Chicago Tribune, Metro Section, , 09/15/2004
By John Yates, Tribune Staff Reporter

Calling the Fire Department’s response to the fatal Oct. 17 Loop fire "one calamity after another," attorneys representing victims of the blaze on Tuesday added the City of Chicago and Cook County as defendants in their ongoing lawsuit.

At a news conference held a few block from the high-rise at 69 W. Washington St., where six people died in the fire last fall, relatives of the victims said they were willing to mediate a settlement but that money alone would not be enough.

"I think my family wants what all the families want – and that’s for Chicago to be a safer place." said James Slater, whose brother, John, died in the blaze at the Cook County Administration Building.

Slater said the families want passage of a proposed high-rise sprinkler law, which has been struck for months in the City Council’s Building Committee.

"We’re approaching the one-year anniversary of this fire and nothing has been done," Slater said. "I understand that a number of ordinances have been proposed before that have in fact fallen by the wayside.
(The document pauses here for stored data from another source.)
File: src/rtl/tdm_pkg.sv
`timescale 1ns/1ps
package tdm_pkg;
  localparam int WMAX  = 32;
  localparam int WBITS = 6;

  typedef struct packed {
    logic             launch;
    logic             slot_start;
    logic             act_next;
    logic             sample;
    logic             act_cur;
    logic             last_bit;
    logic [WBITS-1:0] width;
  } zone_evt_t;

  function automatic logic [WBITS-1:0] slot_bits(input logic [2:0] code);
    if (code == 3'd7) return WBITS'(WMAX);
    return WBITS'(8 + 4 * int'(code));
  endfunction
endpackage

File: src/rtl/tdm_zone_timer.sv
`timescale 1ns/1ps
module tdm_zone_timer #(
  parameter int DIVW  = 7,
  parameter int SLOTW = 5,
  parameter int NSLOT = 1 << SLOTW
) (
  input  logic              clk,
  input  logic              rst,
  input  logic [DIVW-1:0]   div,
  input  logic [SLOTW-1:0]  slots_m1,
  input  logic [2:0]        wcode,
  input  logic              fs_wide,
  input  logic              fs_delay,
  input  logic [NSLOT-1:0]  mask,
  output logic              bclk,
  output logic              fs,
  output tdm_pkg::zone_evt_t evt
);
  import tdm_pkg::*;

  logic [WBITS-1:0] w, bit_q, nbit;
  logic [SLOTW-1:0] last_slot, slot_q, nslot;
  logic [DIVW-1:0]  hc_q;
  logic phase_q, run_q, wrap, launch, bit_end, fs_nx, fs_pre;

  function automatic logic fs_at(input logic [SLOTW-1:0] s, lst,
                                 input logic [WBITS-1:0] b, wd,
                                 input logic wide, dly);
    logic lead;
    lead = (s == lst) && (b == wd - 1'b1);
    if (!wide) return dly ? lead : (s == '0 && b == '0);
    return dly ? (lead || (s == '0 && b != wd - 1'b1)) : (s == '0);
  endfunction

  assign w         = slot_bits(wcode);
  assign last_slot = (slots_m1 == '0) ? SLOTW'(1) : slots_m1;
  assign wrap      = (hc_q == div);
  assign launch    = wrap & phase_q;
  assign bit_end   = (bit_q == w - 1'b1);

  always_comb begin
    nbit  = bit_end ? '0 : bit_q + 1'b1;
    nslot = slot_q;
    if (bit_end) nslot = (slot_q == last_slot) ? '0 : slot_q + 1'b1;
  end

  assign fs_nx  = fs_at(nslot, last_slot, nbit, w, fs_wide, fs_delay);
  assign fs_pre = fs_at(last_slot, last_slot, w - 1'b1, w, fs_wide, fs_delay);

  always_ff @(posedge clk) begin
    if (rst) begin
      hc_q    <= '0;
      phase_q <= 1'b0;
      run_q   <= 1'b0;
      bit_q   <= w - 1'b1;
      slot_q  <= last_slot;
      fs      <= fs_pre;
    end else begin
      hc_q <= wrap ? '0 : hc_q + 1'b1;
      if (wrap) phase_q <= ~phase_q;
      if (launch) begin
        bit_q  <= nbit;
        slot_q <= nslot;
        fs     <= fs_nx;
        run_q  <= 1'b1;
      end
    end
  end

  assign bclk           = phase_q;
  assign evt.launch     = launch;
  assign evt.slot_start = (nbit == '0);
  assign evt.act_next   = mask[nslot];
  assign evt.sample     = wrap & ~phase_q & run_q;
  assign evt.act_cur    = mask[slot_q];
  assign evt.last_bit   = bit_end;
  assign evt.width      = w;
endmodule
We want to make certain that doesn’t happen in this case."

The city’s corporation counsel, Mara Georges, said her office had not yet reviewed the suit and could not immediately respond.
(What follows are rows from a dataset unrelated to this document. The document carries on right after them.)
[config.mk]
export PLATFORM = sky130hd
export DESIGN_NAME = i2c_ptr_slave
export DESIGN_NICKNAME = d
export VERILOG_FILES = /design/src/rtl/i2c_ptr_pkg.sv /design/src/rtl/i2c_line_filter.sv /design/src/rtl/i2c_bus_events.sv /design/src/rtl/i2c_ptr_fsm.sv /design/src/rtl/i2c_ptr_slave.sv
export SDC_FILE = /design/constraint.sdc
export NUM_CORES = 1
export LEC_CHECK = 0
export BUFFER_PORTS_ARGS = -buffer_cell sky130_fd_sc_hd__buf_2
export CAP_MARGIN = 5
export CORE_UTILIZATION = 49
export CTS_BUF_LIST = sky130_fd_sc_hd__clkbuf_2
export CTS_CLUSTER_DIAMETER = 60
export DETAILED_ROUTE_END_ITERATION = 16
export GPL_TIMING_DRIVEN = 1
export PLACE_DENSITY = 0.75
export SLEW_MARGIN = 20
export SYNTH_ARGS = -nofsm -noshare
export SYNTH_HDL_FRONTEND = slang
export SYNTH_SLANG_ARGS = --single-unit
[constraint.sdc]
create_clock -name clk -period 2.4 [get_ports clk]
set_clock_uncertainty 0.1 [all_clocks]
set_input_delay 0.12 -clock clk [delete_from_list [all_inputs] [get_ports clk]]
set_output_delay 0.12 -clock clk [all_outputs]
set_load 0.01 [all_outputs]
[src/rtl/i2c_ptr_pkg.sv]
package i2c_ptr_pkg;

    typedef enum logic [3:0] {
        ST_IDLE,
        ST_ADDR,
        ST_ADDR_ACK,
        ST_CMD,
        ST_CMD_ACK,
        ST_WDATA,
        ST_WDATA_ACK,
        ST_RDATA,
        ST_RDATA_ACK,
        ST_IGNORE
    } bus_state_t;

endpackage

[src/rtl/i2c_line_filter.sv]
module i2c_line_filter #(
    parameter int SYNC_STAGES = 2,
    parameter int TAPS        = 3
) (
    input  logic clk,
    input  logic rst_n,
    input  logic line_raw,
    output logic line_filt
);
    localparam int ONES_W = $clog2(TAPS + 1);

    logic [SYNC_STAGES-1:0] sync_q;
    logic [TAPS-1:0]        taps_q;
    logic [ONES_W-1:0]      ones;
    logic                   filt_q;

    always_comb begin
        ones = '0;
        for (int i = 0; i < TAPS; i++) begin
            ones = ones + ONES_W'(taps_q[i]);
        end
    end

    always_ff @(posedge clk or negedge rst_n) begin
        if (!rst_n) begin
            sync_q <= '1;
            taps_q <= '1;
            filt_q <= 1'b1;
        end else begin
            sync_q <= {sync_q[SYNC_STAGES-2:0], line_raw};
            taps_q <= {taps_q[TAPS-2:0], sync_q[SYNC_STAGES-1]};
            filt_q <= (ones > ONES_W'(TAPS / 2));
        end
    end

    assign line_filt = filt_q;


    filt_hold_chk: assert property (@(posedge clk) disable iff (!rst_n)
        (taps_q == {TAPS{filt_q}}) |=> $stable(filt_q));

endmodule

[src/rtl/i2c_bus_events.sv]
module i2c_bus_events (
    input  logic clk,
    input  logic rst_n,
    input  logic scl_f,
    input  logic sda_f,
    output logic scl_rise,
    output logic scl_fall,
    output logic start_det,
    output logic stop_det
);
    logic scl_q;
    logic sda_q;

    always_ff @(posedge clk or negedge rst_n) begin
        if (!rst_n) begin
            scl_q <= 1'b1;
            sda_q <= 1'b1;
        end else begin
            scl_q <= scl_f;
            sda_q <= sda_f;
        end
    end

    assign scl_rise  = !scl_q &&  scl_f;
    assign scl_fall  =  scl_q && !scl_f;
    assign start_det =  scl_q &&  scl_f &&  sda_q && !sda_f;
    assign stop_det  =  scl_q &&  scl_f && !sda_q &&  sda_f;

endmodule

[src/rtl/i2c_ptr_fsm.sv]
module i2c_ptr_fsm
    import i2c_ptr_pkg::*;
#(
    parameter int         DATA_W     = 8,
    parameter int         IDX_W      = 2,
    parameter int         PIN_W      = 2,
    parameter int         FIXED_W    = 5,
    parameter logic [4:0] FIXED_ADDR = 5'b11100
) (
    input  logic              clk,
    input  logic              rst_n,
    input  logic [PIN_W-1:0]  addr_sel,
    input  logic              scl_rise,
    input  logic              scl_fall,
    input  logic              start_det,
    input  logic              stop_det,
    input  logic              sda_f,
    output logic              sda_pull_low,
    output logic [IDX_W-1:0]  reg_idx,
    output logic              reg_wr,
    output logic [DATA_W-1:0] reg_wdata,
    output logic              reg_rd,
    input  logic [DATA_W-1:0] reg_rdata
);
    localparam int CNT_W = $clog2(DATA_W + 1);

    bus_state_t        state_q, state_d;
    logic [DATA_W-1:0] sh_q;
    logic [CNT_W-1:0]  cnt_q;
    logic [IDX_W-1:0]  ptr_q;
    logic              rw_q;
    logic              mnack_q;

    logic byte_full, last_tx, rx_state, addr_hit, cmd_ok, bus_evt;

    assign byte_full = (cnt_q == CNT_W'(DATA_W));
    assign last_tx   = (cnt_q == CNT_W'(DATA_W - 1));
    assign rx_state  = (state_q == ST_ADDR) || (state_q == ST_CMD) || (state_q == ST_WDATA);
    assign addr_hit  = (sh_q[DATA_W-1:1] == {FIXED_ADDR[FIXED_W-1:0], addr_sel});
    assign cmd_ok    = (sh_q[DATA_W-1:IDX_W] == '0);
    assign bus_evt   = start_det || stop_det;

    // state register
    always_ff @(posedge clk or negedge rst_n) begin
        if (!rst_n) state_q <= ST_IDLE;
        else        state_q <= state_d;
    end

    // next-state logic
    always_comb begin
        state_d = state_q;
        if (start_det) begin
            state_d = ST_ADDR;
        end else if (stop_det) begin
            state_d = ST_IDLE;
        end else begin
            unique case (state_q)
                ST_IDLE:      state_d = ST_IDLE;
                ST_ADDR:      if (scl_fall && byte_full) state_d = addr_hit ? ST_ADDR_ACK : ST_IGNORE;
                ST_ADDR_ACK:  if (scl_fall) state_d = rw_q ? ST_RDATA : ST_CMD;
                ST_CMD:       if (scl_fall && byte_full) state_d = cmd_ok ? ST_CMD_ACK : ST_IGNORE;
                ST_CMD_ACK:   if (scl_fall) state_d = ST_WDATA;
                ST_WDATA:     if (scl_fall && byte_full) state_d = ST_WDATA_ACK;
                ST_WDATA_ACK: if (scl_fall) state_d = ST_WDATA;
                ST_RDATA:     if (scl_fall && last_tx) state_d = ST_RDATA_ACK;
                ST_RDATA_ACK: if (scl_fall) state_d = mnack_q ? ST_IGNORE : ST_RDATA;
                ST_IGNORE:    state_d = ST_IGNORE;
                default:      state_d = ST_IDLE;
            endcase
        end
    end

    // output logic
    always_comb begin
        sda_pull_low = 1'b0;
        reg_wr       = 1'b0;
        reg_rd       = 1'b0;
        unique case (state_q)
            ST_ADDR_ACK, ST_CMD_ACK, ST_WDATA_ACK: sda_pull_low = 1'b1;
            ST_RDATA:                              sda_pull_low = !sh_q[DATA_W-1];
            default:                               sda_pull_low = 1'b0;
        endcase
        if (!bus_evt && scl_fall) begin
            reg_wr = (state_q == ST_WDATA) && byte_full;
            reg_rd = ((state_q == ST_ADDR_ACK) && rw_q) ||
                     ((state_q == ST_RDATA_ACK) && !mnack_q);
        end
    end

    assign reg_idx   = ptr_q;
    assign reg_wdata = sh_q;

    // datapath: shifter, bit counter, pointer, direction, master ack
    always_ff @(posedge clk or negedge rst_n) begin
        if (!rst_n) begin
            sh_q    <= '0;
            cnt_q   <= '0;
            ptr_q   <= '0;
            rw_q    <= 1'b0;
            mnack_q <= 1'b0;
        end else if (start_det) begin
            cnt_q <= '0;
        end else if (!stop_det) begin
            if (rx_state && scl_rise && !byte_full) begin
                sh_q  <= {sh_q[DATA_W-2:0], sda_f};
                cnt_q <= cnt_q + CNT_W'(1);
            end
            if ((state_q == ST_ADDR) && scl_fall && byte_full) begin
                rw_q <= sh_q[0];
            end
            if ((state_q == ST_CMD) && scl_fall && byte_full && cmd_ok) begin
                ptr_q <= sh_q[IDX_W-1:0];
            end
            if (scl_fall && (((state_q == ST_ADDR_ACK) && !rw_q) ||
                             (state_q == ST_CMD_ACK) || (state_q == ST_WDATA_ACK))) begin
                cnt_q <= '0;
            end
            if (reg_rd) begin
                sh_q  <= reg_rdata;
                cnt_q <= '0;
            end
            if ((state_q == ST_RDATA) && scl_fall && !last_tx) begin
                sh_q  <= {sh_q[DATA_W-2:0], 1'b0};
                cnt_q <= cnt_q + CNT_W'(1);
            end
            if ((state_q == ST_RDATA_ACK) && scl_rise) begin
                mnack_q <= sda_f;
            end
        end
    end


    reset_idle_chk: assert property (@(posedge clk)
        !rst_n |=> (state_q == ST_IDLE) && !sda_pull_low);


    addr_match_chk: assert property (@(posedge clk) disable iff (!rst_n)
        (state_q == ST_ADDR_ACK) && ($past(state_q) == ST_ADDR) |->
        ($past(sh_q[DATA_W-1:1]) == {FIXED_ADDR[FIXED_W-1:0], addr_sel}));


    ptr_update_chk: assert property (@(posedge clk) disable iff (!rst_n)
        !$stable(ptr_q) |-> (state_q == ST_CMD_ACK));


    wr_then_ack_chk: assert property (@(posedge clk) disable iff (!rst_n)
        reg_wr |=> (state_q == ST_WDATA_ACK) && sda_pull_low);


    rd_then_send_chk: assert property (@(posedge clk) disable iff (!rst_n)
        reg_rd |=> (state_q == ST_RDATA));


    ignore_quiet_chk: assert property (@(posedge clk) disable iff (!rst_n)
        (state_q == ST_IGNORE) |-> !sda_pull_low && !reg_rd && !reg_wr);


    bit_count_chk: assert property (@(posedge clk) disable iff (!rst_n)
        cnt_q <= CNT_W'(DATA_W));

endmodule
"We expect that the City of Chicago would be named as a defendant in the civil lawsuits stemming from the 69 West Washington fire, so today’s filing was not a surprise to us," Georges said in a statement.

Peter Skiko, and attorney representing Cook County, declined to comment, saying he had not received a copy of the complaint.

The addition of the city and county to the lawsuit comes roughly two months after a scathing county report that placed much of the blame for the deaths on how the firefighters fought the blaze.

"Everyone knows what happened that day," said Robert Clifford, an attorney for the plaintiffs.

The original lawsuit, filed just days after the fire, named only the building’s management company and two security companies as defendants. in the months since, the number of defendants has grown to five.

In adding the city, Clifford cited 10 Fire Department "failures," many of which had been outlined in the county report. Among other things, the lawsuit contends firefighters failed to conduct a primary search of the building’s southeast stairwell, where the six victims were later found.

Clifford also cited seven major "failures" by the county, including the failure to adequately train building managers for emergency situations and failing to devise an adequate evacuation plan.

The lawsuit faults the county for lacking several safety features at the building, including pressurized stairwells, sprinklers and automatically unlocking stairwell doors. None of those safety features was required for the building at the time of the fire.

Under current city code, sprinklers are required in all off ice towers built after 1975.

A proposal that sits in the City Council’s Buildings Committee would require commercial high-rises built before that date to retrofit with sprinklers.

Ald. Bernard Stone (50th), who chairs the committee, said the proposal has stalled because of a clause that deals with how the sprinklers would be wired.